Stored data entries:

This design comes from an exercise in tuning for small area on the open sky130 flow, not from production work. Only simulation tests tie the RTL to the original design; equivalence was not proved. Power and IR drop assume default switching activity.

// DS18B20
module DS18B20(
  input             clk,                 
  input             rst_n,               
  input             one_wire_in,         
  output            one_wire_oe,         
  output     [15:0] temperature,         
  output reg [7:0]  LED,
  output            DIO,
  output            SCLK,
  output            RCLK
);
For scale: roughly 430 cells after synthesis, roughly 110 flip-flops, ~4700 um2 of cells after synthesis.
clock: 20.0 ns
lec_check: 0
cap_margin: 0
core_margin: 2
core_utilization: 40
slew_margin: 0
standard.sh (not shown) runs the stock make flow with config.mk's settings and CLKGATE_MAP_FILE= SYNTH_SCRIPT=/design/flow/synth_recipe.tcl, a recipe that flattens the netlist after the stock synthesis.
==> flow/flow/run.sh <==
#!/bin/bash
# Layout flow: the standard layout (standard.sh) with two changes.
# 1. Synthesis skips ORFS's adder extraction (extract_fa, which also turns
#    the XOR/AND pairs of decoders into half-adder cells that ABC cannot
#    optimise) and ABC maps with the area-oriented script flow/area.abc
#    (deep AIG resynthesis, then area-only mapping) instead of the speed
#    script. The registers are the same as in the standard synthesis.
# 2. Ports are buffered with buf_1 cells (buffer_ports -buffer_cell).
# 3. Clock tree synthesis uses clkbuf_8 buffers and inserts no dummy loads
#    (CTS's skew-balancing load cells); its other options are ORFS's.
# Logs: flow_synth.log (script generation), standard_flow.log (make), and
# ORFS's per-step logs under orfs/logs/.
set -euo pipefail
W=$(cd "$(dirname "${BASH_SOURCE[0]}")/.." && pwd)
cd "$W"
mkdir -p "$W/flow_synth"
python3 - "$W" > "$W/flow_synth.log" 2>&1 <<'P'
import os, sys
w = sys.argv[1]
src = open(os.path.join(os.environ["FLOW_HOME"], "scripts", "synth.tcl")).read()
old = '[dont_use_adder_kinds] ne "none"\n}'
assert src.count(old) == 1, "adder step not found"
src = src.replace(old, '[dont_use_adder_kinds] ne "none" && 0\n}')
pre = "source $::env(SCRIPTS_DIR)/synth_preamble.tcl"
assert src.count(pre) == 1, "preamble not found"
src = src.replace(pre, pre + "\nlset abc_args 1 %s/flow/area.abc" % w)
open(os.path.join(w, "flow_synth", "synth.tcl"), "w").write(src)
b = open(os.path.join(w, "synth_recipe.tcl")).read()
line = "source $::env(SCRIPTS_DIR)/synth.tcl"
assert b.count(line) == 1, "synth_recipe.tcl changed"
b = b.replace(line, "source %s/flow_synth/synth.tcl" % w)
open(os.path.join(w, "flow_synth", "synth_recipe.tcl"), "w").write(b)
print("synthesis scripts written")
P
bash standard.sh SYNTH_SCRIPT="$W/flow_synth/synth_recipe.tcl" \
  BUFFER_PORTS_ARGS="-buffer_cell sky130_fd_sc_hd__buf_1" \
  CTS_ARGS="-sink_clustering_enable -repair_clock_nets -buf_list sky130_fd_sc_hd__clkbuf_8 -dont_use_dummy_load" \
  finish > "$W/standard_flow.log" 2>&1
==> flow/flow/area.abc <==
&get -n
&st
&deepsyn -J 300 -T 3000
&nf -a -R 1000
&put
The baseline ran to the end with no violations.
==
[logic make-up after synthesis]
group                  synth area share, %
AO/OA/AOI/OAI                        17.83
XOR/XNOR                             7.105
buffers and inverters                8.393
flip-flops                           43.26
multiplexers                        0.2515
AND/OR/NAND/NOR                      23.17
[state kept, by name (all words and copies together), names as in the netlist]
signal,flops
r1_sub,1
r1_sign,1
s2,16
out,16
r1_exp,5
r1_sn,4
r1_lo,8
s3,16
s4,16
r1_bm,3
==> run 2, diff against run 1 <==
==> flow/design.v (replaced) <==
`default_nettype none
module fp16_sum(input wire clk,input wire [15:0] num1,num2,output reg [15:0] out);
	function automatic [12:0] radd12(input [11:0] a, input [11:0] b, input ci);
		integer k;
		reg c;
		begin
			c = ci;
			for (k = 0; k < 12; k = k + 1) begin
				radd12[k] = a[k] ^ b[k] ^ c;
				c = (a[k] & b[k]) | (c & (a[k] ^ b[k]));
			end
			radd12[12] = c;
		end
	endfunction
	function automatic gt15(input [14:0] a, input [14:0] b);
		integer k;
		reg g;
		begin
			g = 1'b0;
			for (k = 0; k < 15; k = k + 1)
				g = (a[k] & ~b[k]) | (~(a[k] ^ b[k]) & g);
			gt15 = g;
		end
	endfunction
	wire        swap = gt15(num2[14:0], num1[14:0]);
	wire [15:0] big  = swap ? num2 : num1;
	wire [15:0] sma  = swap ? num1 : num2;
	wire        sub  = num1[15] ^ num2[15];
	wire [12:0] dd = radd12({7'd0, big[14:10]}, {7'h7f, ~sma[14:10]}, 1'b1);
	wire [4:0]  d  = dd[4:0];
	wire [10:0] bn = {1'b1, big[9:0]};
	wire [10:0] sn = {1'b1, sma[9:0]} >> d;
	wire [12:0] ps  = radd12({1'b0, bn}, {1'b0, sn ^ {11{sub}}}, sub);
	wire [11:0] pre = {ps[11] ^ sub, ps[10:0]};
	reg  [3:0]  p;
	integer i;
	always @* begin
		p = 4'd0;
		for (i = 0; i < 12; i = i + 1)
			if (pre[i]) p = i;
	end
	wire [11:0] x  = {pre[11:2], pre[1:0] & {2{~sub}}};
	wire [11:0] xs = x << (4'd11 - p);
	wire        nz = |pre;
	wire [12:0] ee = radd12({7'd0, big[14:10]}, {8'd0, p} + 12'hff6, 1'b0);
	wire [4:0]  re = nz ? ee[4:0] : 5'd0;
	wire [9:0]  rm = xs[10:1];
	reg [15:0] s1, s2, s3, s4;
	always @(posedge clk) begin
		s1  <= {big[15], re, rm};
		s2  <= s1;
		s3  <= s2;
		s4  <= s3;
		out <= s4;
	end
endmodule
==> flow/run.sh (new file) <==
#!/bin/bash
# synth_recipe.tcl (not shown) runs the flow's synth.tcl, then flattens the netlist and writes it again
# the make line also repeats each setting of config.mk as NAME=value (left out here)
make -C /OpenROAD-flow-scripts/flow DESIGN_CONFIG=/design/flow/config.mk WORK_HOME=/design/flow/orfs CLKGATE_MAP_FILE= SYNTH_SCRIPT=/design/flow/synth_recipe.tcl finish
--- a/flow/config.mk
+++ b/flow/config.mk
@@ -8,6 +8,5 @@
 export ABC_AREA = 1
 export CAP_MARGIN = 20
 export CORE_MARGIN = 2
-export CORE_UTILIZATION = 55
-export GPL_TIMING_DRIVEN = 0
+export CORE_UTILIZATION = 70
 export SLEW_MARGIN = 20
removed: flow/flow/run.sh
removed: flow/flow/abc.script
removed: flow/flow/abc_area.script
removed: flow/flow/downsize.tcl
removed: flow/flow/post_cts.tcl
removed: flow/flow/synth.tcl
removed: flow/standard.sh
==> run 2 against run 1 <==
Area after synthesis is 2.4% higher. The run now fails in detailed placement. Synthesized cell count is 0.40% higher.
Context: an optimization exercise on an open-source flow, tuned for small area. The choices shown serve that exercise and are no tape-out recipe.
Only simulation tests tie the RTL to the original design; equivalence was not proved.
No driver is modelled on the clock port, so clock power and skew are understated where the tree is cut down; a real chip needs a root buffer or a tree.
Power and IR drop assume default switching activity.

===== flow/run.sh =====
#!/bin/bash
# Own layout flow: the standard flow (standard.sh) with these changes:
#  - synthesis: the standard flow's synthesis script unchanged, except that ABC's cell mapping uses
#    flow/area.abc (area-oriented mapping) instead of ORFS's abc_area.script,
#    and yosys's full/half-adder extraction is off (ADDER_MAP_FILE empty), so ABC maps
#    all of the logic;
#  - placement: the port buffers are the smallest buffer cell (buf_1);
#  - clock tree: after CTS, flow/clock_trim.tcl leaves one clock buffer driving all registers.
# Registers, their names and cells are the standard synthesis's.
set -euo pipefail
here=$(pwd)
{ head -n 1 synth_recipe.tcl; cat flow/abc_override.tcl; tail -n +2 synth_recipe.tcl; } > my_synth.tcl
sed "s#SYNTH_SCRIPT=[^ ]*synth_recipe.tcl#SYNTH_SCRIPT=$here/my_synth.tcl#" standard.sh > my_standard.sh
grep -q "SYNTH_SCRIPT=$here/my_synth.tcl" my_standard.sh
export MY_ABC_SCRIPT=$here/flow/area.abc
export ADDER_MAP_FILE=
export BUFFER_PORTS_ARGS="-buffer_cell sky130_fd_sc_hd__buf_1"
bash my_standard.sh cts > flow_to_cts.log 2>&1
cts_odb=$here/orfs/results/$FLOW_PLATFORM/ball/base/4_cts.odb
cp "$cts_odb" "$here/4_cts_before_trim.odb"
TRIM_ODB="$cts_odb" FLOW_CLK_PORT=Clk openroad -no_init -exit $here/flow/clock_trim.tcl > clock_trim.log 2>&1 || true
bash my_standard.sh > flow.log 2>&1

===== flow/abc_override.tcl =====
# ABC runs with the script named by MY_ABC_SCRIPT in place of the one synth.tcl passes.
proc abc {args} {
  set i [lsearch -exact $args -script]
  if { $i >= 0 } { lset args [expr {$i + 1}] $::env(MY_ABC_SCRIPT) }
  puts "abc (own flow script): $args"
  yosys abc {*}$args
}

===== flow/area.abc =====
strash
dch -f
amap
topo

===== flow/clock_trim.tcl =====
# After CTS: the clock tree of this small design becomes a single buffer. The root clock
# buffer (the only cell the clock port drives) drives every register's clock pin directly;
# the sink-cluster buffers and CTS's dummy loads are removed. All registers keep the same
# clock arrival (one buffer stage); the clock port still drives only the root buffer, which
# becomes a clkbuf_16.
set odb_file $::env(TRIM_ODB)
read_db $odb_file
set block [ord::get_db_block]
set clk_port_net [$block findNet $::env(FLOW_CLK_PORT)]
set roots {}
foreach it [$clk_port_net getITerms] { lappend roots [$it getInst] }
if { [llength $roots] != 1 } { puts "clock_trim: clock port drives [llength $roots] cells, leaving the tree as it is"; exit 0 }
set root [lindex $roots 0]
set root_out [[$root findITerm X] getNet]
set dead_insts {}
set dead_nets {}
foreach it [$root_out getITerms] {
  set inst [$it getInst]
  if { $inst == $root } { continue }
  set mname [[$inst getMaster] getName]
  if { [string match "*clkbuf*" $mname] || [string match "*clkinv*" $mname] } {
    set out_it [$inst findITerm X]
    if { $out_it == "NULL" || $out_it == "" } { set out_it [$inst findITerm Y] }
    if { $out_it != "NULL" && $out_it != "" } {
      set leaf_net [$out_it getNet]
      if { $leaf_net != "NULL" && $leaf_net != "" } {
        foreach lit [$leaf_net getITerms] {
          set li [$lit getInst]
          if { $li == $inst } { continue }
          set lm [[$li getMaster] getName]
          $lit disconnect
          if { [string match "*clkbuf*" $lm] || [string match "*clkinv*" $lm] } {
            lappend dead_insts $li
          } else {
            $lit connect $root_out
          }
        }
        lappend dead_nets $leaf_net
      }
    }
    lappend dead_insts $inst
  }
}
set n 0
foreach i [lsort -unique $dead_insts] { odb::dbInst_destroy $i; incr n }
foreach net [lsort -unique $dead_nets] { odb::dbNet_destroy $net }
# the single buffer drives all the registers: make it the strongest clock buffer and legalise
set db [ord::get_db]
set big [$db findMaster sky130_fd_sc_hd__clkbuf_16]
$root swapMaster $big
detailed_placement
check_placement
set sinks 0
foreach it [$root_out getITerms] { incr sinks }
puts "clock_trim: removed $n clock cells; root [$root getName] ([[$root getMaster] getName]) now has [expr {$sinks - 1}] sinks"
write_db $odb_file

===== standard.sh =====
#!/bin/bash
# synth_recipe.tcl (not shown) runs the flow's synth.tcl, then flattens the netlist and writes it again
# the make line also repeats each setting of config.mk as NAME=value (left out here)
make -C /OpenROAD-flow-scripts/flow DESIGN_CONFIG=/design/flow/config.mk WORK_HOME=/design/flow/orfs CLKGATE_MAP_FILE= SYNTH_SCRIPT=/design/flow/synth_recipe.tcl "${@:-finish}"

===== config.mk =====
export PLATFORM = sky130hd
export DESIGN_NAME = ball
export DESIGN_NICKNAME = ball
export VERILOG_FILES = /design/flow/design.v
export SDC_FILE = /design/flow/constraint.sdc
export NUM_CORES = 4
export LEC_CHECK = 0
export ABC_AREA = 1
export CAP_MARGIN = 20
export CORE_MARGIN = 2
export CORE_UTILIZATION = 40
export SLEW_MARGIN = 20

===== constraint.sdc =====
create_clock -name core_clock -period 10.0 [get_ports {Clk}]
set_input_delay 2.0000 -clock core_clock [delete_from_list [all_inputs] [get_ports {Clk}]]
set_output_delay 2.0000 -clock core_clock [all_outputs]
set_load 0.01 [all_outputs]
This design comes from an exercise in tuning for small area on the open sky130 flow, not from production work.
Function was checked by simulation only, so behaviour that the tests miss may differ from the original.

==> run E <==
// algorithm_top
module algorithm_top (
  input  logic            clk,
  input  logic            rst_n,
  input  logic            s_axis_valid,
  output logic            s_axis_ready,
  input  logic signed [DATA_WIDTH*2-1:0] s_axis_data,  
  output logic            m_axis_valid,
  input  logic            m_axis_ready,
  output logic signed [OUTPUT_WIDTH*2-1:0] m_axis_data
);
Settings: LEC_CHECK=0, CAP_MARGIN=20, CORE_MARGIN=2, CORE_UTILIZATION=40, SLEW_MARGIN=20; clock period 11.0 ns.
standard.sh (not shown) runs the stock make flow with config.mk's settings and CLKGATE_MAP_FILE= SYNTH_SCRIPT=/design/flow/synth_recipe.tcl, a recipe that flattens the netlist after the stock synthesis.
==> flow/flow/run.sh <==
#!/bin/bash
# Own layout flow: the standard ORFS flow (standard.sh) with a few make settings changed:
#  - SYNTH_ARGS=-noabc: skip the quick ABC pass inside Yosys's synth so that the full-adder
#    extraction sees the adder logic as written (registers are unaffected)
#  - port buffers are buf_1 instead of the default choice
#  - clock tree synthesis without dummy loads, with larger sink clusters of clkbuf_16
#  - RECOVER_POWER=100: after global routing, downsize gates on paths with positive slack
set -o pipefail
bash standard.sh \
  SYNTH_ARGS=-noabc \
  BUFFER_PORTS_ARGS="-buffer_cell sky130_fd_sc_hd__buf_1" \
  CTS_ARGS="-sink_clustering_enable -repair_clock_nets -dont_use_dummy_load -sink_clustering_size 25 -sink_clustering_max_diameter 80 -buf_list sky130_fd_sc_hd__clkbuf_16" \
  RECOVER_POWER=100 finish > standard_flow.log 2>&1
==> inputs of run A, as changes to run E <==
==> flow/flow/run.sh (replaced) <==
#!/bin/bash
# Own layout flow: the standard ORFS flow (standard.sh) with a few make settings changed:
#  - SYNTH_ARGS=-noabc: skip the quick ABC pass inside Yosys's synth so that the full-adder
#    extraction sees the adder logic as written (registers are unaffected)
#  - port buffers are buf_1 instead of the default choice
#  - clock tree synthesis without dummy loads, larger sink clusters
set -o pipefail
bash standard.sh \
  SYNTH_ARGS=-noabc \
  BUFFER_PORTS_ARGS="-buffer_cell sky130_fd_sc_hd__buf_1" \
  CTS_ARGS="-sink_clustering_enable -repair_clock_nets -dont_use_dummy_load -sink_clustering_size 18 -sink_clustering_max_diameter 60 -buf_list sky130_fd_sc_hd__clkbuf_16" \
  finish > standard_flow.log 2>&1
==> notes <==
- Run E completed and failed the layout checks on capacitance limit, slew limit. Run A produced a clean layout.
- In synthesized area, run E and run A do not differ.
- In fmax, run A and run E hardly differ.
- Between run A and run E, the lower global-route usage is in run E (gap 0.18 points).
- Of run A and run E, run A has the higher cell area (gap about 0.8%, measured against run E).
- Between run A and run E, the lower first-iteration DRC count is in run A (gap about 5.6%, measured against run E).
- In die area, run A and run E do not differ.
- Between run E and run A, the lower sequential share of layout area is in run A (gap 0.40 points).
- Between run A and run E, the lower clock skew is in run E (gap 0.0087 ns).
---
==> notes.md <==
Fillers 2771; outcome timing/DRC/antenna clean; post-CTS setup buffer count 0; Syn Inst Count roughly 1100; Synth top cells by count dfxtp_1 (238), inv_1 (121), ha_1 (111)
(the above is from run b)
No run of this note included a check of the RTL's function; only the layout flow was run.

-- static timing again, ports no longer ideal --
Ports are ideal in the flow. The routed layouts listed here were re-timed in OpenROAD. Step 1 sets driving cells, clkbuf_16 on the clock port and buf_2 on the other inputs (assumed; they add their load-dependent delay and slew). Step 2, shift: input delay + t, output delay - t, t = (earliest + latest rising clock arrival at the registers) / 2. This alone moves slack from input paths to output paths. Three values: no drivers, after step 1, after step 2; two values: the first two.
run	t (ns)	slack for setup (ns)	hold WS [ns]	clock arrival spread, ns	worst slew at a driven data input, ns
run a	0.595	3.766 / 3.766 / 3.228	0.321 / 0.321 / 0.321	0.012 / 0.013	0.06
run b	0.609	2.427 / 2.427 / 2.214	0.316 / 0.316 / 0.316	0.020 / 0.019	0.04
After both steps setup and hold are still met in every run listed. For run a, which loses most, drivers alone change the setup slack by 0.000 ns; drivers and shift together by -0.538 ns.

_What is being asked:_ Check each line of the entries above for the word "begin". List the ones that have it.

_Answer:_
		begin
			for (k = 0; k < 12; k = k + 1) begin
		begin
	always @* begin
	always @(posedge clk) begin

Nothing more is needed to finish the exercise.